— PROBLEM DETAILS —
Where does the string "placement" appear? Copy every line of the entries below that holds it.

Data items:
▼▼▼
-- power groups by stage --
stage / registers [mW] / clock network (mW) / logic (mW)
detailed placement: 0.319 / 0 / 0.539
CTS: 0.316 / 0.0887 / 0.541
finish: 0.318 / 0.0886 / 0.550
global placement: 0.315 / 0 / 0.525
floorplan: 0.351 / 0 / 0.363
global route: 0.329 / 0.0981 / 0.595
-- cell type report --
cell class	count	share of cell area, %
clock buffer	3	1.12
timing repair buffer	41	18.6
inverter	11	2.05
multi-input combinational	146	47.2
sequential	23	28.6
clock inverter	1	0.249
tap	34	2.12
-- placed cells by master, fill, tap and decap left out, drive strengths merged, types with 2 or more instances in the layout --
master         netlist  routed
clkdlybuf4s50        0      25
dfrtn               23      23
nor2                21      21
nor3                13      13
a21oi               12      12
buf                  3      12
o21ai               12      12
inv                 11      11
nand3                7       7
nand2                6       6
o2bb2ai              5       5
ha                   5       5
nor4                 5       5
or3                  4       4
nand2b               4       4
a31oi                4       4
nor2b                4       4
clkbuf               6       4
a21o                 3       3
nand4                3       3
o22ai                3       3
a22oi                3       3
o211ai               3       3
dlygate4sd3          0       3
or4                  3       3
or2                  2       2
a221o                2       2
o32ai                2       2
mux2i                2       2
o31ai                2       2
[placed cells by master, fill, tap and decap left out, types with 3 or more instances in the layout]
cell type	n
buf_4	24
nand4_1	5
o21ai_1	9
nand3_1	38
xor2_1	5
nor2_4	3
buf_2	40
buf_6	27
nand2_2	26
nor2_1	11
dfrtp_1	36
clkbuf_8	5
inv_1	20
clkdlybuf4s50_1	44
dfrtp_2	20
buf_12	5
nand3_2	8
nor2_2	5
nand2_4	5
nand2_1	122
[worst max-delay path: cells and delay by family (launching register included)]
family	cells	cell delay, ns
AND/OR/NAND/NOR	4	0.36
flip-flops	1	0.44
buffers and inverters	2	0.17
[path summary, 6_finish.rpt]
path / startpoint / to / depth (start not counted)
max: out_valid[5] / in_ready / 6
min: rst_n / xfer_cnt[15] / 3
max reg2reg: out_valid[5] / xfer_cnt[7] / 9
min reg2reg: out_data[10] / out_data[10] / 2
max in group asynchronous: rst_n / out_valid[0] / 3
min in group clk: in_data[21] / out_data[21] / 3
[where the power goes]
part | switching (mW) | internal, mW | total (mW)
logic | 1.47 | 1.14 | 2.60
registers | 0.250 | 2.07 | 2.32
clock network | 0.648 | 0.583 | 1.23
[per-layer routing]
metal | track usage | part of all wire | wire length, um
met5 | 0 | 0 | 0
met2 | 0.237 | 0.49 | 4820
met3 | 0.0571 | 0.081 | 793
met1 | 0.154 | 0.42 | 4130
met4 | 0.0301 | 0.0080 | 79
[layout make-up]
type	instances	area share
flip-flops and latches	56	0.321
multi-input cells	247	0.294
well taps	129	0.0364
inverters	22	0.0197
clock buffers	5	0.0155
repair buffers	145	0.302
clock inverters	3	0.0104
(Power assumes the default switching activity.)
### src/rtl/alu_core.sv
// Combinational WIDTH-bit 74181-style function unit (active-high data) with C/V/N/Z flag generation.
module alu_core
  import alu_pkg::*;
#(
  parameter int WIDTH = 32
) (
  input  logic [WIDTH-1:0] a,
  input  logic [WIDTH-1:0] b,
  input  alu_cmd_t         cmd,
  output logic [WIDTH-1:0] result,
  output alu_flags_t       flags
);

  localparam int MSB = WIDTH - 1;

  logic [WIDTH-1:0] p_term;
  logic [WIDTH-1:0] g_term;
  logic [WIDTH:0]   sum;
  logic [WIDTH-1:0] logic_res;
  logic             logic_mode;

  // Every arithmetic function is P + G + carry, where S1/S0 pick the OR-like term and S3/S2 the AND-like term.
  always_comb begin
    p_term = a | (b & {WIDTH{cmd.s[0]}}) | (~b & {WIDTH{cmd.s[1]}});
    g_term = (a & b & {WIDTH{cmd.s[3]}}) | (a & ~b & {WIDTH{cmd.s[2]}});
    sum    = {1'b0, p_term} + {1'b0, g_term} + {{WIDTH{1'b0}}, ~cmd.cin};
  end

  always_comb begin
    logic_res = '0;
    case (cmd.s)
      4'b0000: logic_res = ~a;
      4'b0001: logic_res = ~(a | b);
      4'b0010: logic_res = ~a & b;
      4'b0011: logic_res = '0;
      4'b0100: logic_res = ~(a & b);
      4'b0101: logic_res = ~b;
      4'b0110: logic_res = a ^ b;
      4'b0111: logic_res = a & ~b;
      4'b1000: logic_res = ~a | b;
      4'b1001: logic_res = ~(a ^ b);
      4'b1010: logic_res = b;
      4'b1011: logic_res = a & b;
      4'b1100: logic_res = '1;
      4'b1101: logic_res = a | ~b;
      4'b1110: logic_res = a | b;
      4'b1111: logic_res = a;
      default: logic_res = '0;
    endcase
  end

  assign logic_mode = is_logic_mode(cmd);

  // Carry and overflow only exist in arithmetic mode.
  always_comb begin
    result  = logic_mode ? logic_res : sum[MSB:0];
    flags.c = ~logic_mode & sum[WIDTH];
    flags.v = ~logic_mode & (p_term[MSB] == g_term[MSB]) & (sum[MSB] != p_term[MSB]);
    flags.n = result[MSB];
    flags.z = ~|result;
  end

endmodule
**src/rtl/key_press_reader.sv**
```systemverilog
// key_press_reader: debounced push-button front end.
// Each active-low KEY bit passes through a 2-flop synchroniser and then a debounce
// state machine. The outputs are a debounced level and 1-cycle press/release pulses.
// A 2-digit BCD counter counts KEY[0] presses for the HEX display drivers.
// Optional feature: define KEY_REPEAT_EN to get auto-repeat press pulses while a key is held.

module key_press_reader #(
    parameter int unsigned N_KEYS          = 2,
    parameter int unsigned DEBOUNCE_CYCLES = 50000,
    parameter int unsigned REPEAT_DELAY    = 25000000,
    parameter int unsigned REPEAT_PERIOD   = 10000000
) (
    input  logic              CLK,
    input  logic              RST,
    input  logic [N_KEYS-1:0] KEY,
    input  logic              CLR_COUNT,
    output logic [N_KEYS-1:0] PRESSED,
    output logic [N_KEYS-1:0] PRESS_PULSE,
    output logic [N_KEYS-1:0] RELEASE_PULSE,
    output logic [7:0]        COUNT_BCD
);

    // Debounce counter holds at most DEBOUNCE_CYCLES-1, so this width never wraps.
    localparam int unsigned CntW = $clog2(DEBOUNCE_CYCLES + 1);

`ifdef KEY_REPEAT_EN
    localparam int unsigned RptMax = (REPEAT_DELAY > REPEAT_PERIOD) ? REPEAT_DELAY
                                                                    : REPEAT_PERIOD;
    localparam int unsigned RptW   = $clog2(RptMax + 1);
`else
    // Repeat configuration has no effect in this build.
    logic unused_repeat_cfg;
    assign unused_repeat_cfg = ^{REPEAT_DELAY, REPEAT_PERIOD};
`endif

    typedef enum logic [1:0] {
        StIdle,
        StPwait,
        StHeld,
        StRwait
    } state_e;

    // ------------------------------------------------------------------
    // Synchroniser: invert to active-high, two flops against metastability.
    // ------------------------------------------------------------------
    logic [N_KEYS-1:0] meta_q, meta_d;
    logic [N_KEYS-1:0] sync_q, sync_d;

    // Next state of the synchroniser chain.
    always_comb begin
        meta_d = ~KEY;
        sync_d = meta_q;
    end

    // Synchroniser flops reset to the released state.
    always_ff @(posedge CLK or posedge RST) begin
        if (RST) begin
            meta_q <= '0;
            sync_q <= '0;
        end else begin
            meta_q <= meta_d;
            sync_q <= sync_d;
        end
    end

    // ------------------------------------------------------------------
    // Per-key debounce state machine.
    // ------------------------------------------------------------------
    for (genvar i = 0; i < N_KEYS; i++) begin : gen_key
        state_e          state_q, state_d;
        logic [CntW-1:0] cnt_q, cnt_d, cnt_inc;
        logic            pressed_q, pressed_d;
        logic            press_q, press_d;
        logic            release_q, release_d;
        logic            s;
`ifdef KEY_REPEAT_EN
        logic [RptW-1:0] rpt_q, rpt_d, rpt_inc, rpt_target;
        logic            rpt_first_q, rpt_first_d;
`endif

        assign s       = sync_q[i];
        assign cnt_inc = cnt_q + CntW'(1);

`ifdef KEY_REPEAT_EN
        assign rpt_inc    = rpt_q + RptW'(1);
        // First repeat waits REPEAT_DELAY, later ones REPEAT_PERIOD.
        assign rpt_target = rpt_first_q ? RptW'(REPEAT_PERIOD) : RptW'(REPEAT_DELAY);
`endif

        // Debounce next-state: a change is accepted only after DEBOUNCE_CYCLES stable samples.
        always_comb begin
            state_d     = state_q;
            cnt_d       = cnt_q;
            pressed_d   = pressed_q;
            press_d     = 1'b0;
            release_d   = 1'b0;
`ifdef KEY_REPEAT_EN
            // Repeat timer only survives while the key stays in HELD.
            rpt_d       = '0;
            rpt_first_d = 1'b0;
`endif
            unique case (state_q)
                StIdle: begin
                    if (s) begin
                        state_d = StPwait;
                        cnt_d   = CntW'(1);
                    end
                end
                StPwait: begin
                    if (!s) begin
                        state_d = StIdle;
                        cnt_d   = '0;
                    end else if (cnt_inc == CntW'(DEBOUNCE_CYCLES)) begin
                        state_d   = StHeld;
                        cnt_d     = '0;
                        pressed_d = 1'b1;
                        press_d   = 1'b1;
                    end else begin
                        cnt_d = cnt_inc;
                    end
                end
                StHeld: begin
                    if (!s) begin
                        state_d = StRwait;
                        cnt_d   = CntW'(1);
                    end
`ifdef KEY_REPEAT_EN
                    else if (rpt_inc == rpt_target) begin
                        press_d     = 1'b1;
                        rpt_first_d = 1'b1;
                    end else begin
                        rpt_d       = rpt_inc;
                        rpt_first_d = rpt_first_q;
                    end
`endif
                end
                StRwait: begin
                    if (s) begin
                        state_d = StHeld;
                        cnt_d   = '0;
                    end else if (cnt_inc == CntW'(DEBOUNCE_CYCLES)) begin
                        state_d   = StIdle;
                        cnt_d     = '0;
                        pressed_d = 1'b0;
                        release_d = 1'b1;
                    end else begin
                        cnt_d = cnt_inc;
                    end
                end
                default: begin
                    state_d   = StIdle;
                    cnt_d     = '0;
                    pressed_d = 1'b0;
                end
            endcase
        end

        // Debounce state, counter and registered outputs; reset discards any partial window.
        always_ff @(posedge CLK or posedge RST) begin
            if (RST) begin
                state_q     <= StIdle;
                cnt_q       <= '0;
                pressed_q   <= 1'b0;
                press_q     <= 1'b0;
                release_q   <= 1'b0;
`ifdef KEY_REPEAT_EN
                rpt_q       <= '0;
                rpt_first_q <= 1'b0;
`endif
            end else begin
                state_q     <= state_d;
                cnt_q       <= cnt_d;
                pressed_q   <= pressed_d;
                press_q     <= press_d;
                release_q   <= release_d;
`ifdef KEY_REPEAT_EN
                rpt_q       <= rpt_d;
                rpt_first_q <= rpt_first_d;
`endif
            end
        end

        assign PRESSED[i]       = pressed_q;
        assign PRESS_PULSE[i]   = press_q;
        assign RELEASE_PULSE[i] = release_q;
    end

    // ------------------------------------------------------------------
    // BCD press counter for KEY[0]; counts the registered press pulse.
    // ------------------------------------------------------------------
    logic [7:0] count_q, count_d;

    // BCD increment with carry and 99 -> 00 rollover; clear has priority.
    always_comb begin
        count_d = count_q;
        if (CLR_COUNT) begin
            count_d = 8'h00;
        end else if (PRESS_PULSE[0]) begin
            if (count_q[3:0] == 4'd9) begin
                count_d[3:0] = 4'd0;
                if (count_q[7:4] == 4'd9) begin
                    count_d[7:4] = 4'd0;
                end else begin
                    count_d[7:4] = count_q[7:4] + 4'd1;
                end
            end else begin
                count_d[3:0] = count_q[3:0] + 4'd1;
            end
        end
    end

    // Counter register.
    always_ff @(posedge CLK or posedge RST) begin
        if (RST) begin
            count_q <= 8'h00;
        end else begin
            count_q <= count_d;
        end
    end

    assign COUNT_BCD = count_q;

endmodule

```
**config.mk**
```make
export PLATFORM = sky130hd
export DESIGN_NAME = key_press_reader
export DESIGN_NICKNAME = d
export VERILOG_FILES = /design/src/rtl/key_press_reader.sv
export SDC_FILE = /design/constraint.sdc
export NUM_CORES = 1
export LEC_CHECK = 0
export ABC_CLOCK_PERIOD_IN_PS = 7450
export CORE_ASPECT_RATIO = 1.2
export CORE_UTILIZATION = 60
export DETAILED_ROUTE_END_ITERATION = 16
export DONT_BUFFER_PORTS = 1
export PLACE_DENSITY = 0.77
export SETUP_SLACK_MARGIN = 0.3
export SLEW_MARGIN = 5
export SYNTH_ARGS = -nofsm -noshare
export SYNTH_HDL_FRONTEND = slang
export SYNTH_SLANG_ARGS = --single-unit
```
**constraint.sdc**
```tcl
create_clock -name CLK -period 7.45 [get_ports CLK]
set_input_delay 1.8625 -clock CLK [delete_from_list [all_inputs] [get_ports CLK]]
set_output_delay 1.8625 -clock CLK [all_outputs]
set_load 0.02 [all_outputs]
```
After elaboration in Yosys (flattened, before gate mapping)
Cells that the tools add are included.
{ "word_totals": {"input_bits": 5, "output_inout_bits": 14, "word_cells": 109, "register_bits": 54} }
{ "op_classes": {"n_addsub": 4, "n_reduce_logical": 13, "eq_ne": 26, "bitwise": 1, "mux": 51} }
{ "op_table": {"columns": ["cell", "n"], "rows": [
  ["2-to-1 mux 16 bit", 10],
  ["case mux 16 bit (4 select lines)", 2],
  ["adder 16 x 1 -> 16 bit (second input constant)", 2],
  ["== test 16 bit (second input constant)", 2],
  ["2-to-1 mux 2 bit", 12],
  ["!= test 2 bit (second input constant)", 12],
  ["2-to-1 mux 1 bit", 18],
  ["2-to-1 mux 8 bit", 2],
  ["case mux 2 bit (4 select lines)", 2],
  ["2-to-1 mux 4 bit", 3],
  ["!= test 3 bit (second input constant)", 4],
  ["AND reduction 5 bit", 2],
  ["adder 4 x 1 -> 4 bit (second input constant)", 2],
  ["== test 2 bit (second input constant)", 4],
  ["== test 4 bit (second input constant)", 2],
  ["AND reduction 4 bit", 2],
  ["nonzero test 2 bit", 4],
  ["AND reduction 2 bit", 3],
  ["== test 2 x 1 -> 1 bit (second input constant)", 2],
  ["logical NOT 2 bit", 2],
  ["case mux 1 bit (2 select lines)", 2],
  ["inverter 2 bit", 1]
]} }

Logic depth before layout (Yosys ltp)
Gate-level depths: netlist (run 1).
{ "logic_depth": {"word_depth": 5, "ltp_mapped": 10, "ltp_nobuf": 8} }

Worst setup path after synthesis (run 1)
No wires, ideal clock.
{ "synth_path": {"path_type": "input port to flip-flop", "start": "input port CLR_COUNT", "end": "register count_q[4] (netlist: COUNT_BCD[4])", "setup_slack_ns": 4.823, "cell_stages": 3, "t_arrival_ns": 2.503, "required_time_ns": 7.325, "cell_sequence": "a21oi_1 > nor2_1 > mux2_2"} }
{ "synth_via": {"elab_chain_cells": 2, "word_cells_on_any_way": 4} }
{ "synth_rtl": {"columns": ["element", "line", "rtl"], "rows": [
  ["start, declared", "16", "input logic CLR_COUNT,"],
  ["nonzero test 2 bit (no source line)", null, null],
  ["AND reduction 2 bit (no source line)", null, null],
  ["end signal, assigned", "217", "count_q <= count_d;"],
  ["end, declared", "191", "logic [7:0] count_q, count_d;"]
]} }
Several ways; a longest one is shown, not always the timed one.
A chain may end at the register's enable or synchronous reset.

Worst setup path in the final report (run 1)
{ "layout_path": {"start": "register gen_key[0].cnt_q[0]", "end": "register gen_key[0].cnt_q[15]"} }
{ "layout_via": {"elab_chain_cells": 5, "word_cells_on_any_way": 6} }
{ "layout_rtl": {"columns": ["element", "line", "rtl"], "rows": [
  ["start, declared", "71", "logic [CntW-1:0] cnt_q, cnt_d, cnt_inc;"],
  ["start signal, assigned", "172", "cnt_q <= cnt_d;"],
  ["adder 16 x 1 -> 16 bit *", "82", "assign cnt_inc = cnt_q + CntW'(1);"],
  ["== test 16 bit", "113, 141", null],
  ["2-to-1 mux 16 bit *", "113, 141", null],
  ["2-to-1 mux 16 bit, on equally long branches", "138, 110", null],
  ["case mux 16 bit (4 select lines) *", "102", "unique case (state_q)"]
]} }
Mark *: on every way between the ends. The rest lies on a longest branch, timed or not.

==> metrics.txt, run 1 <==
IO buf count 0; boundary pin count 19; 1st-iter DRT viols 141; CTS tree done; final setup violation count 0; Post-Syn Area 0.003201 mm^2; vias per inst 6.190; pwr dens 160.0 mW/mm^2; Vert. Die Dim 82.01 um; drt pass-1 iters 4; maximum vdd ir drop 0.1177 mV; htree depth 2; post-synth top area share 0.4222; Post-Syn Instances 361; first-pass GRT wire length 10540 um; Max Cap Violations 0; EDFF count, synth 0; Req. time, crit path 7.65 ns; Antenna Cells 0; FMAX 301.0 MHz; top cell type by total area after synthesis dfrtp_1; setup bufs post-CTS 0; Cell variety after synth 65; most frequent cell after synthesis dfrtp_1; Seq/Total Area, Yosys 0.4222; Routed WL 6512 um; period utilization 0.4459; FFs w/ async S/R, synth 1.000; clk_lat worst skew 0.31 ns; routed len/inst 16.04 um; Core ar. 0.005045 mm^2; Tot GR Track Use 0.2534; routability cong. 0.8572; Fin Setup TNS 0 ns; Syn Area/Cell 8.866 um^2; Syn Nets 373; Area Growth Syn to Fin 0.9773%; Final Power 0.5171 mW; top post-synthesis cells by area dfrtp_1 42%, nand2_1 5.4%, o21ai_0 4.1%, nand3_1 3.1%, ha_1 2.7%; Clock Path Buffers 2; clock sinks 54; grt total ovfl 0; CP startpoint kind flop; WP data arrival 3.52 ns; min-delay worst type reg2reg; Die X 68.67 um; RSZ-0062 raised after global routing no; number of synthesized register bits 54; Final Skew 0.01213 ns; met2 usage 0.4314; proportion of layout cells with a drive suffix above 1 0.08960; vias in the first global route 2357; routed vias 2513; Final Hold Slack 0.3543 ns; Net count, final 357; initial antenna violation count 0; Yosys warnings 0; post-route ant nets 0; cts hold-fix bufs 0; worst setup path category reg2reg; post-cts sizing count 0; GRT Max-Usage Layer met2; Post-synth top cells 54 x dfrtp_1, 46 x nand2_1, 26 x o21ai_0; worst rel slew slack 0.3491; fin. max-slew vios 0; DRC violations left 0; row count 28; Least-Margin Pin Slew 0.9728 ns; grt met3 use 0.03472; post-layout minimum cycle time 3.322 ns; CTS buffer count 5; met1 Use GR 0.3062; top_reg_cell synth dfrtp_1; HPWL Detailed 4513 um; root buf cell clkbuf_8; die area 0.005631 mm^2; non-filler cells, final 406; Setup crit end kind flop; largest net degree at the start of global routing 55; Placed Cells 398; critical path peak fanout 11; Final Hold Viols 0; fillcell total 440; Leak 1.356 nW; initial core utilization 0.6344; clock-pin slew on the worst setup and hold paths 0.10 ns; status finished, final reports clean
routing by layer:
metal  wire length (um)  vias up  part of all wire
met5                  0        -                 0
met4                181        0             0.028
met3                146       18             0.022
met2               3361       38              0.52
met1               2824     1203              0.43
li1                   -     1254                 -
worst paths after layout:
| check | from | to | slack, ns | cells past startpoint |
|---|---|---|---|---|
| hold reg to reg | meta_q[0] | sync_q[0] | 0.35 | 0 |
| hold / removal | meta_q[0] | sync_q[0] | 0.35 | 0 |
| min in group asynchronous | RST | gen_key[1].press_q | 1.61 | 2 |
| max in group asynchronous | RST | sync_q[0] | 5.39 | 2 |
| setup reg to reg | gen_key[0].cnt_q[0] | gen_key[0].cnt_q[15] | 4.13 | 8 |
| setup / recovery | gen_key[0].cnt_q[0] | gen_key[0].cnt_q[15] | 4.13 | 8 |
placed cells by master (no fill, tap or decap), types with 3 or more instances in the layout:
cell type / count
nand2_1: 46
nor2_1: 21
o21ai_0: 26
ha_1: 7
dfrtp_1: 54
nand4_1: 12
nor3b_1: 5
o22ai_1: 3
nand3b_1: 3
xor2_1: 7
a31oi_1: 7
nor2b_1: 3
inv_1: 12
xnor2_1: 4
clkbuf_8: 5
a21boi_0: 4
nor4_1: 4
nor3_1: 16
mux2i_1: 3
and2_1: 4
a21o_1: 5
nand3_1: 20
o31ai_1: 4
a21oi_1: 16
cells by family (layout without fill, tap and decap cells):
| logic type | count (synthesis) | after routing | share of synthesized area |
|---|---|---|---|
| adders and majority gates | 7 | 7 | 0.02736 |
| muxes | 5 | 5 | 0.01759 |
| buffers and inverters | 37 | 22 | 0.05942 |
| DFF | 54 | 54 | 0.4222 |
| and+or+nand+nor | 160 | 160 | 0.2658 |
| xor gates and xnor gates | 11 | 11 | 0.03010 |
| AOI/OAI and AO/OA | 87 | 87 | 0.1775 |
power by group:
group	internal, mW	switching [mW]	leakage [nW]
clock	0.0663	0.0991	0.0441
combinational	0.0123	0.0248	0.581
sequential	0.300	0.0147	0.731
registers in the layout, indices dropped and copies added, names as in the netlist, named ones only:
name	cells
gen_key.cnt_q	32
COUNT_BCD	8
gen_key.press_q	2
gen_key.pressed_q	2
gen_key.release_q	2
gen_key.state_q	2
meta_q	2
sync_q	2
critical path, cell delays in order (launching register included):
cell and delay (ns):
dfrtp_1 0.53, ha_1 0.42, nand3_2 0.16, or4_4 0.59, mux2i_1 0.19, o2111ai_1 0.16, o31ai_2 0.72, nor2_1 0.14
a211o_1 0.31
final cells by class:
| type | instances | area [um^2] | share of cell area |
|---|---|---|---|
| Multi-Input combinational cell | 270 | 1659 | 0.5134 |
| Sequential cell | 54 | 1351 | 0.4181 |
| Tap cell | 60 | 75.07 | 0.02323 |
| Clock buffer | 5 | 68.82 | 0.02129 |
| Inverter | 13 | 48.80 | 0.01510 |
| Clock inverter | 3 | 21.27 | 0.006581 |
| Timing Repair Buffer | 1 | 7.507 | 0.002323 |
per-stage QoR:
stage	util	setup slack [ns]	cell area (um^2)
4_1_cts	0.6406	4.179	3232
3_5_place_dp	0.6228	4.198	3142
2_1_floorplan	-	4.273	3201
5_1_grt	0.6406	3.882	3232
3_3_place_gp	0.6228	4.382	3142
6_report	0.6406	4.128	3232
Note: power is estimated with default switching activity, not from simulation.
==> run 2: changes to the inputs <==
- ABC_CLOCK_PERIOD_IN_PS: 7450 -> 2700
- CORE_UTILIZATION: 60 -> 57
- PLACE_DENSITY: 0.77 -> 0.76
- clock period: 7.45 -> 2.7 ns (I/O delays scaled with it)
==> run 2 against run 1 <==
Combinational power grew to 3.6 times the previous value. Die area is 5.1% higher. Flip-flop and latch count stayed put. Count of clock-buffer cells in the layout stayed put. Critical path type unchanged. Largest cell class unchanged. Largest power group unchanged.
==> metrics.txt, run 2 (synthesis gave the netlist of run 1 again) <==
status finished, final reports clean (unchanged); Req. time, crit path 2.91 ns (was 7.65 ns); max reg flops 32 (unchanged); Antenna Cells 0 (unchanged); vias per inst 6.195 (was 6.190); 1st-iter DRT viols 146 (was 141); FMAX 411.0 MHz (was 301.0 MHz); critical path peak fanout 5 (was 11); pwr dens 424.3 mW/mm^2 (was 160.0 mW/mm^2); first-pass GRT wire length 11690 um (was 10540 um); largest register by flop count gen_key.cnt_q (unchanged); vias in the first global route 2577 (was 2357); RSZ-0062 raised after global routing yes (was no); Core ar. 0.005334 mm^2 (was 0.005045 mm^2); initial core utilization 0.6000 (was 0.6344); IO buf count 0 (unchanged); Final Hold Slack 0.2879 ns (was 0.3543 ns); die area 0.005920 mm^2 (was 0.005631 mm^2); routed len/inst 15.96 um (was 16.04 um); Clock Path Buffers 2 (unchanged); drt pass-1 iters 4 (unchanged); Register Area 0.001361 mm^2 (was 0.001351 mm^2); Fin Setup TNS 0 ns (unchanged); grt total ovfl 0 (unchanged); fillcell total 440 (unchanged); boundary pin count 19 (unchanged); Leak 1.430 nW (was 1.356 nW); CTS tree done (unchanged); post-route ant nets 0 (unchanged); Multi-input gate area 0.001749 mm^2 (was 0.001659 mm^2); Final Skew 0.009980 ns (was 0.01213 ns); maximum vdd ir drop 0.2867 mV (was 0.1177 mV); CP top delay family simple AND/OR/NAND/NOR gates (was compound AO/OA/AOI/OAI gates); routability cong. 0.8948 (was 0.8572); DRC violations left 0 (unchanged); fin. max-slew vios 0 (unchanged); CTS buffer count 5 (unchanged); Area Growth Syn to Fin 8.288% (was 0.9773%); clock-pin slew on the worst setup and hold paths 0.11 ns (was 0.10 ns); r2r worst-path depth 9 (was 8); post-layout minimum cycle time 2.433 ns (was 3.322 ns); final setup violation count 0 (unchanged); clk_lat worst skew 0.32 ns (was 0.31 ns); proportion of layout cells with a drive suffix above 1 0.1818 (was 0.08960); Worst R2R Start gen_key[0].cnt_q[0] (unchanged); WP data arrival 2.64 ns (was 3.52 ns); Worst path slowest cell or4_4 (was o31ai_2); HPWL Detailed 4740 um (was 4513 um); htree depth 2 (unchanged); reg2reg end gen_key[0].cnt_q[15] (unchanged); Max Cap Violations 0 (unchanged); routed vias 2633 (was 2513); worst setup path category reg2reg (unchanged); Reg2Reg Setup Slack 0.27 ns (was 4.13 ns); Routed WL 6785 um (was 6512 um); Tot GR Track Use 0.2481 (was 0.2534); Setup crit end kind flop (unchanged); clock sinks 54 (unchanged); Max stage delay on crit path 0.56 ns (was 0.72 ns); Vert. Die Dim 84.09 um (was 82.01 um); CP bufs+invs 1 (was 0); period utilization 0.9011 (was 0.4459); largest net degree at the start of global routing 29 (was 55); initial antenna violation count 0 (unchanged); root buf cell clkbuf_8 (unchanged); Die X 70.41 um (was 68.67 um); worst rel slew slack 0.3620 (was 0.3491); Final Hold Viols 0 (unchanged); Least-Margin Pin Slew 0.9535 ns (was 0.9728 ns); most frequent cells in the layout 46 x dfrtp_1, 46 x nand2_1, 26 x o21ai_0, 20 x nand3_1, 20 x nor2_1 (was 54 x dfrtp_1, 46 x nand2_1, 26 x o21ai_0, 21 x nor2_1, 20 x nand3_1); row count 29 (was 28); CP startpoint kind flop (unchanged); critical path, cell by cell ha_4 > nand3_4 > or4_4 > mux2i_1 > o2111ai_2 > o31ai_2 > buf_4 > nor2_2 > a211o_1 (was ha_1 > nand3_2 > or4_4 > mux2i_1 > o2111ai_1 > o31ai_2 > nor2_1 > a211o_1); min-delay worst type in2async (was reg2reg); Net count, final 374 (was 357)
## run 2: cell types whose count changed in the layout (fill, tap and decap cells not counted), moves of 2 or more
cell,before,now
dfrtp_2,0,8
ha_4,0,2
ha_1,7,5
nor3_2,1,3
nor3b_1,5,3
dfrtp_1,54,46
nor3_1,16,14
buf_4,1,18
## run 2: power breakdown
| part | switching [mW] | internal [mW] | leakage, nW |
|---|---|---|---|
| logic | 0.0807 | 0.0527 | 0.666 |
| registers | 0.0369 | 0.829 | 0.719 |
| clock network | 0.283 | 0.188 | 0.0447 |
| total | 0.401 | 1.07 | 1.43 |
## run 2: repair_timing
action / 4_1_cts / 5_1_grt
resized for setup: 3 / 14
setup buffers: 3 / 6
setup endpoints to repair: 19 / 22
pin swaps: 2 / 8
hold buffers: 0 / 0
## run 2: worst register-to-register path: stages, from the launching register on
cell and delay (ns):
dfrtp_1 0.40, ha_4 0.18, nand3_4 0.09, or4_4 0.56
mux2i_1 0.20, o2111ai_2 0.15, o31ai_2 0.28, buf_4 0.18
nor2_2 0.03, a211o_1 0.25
▲▲▲
— RESPONSE TO THE EXERCISE —
detailed placement: 0.319 / 0 / 0.539
global placement: 0.315 / 0 / 0.525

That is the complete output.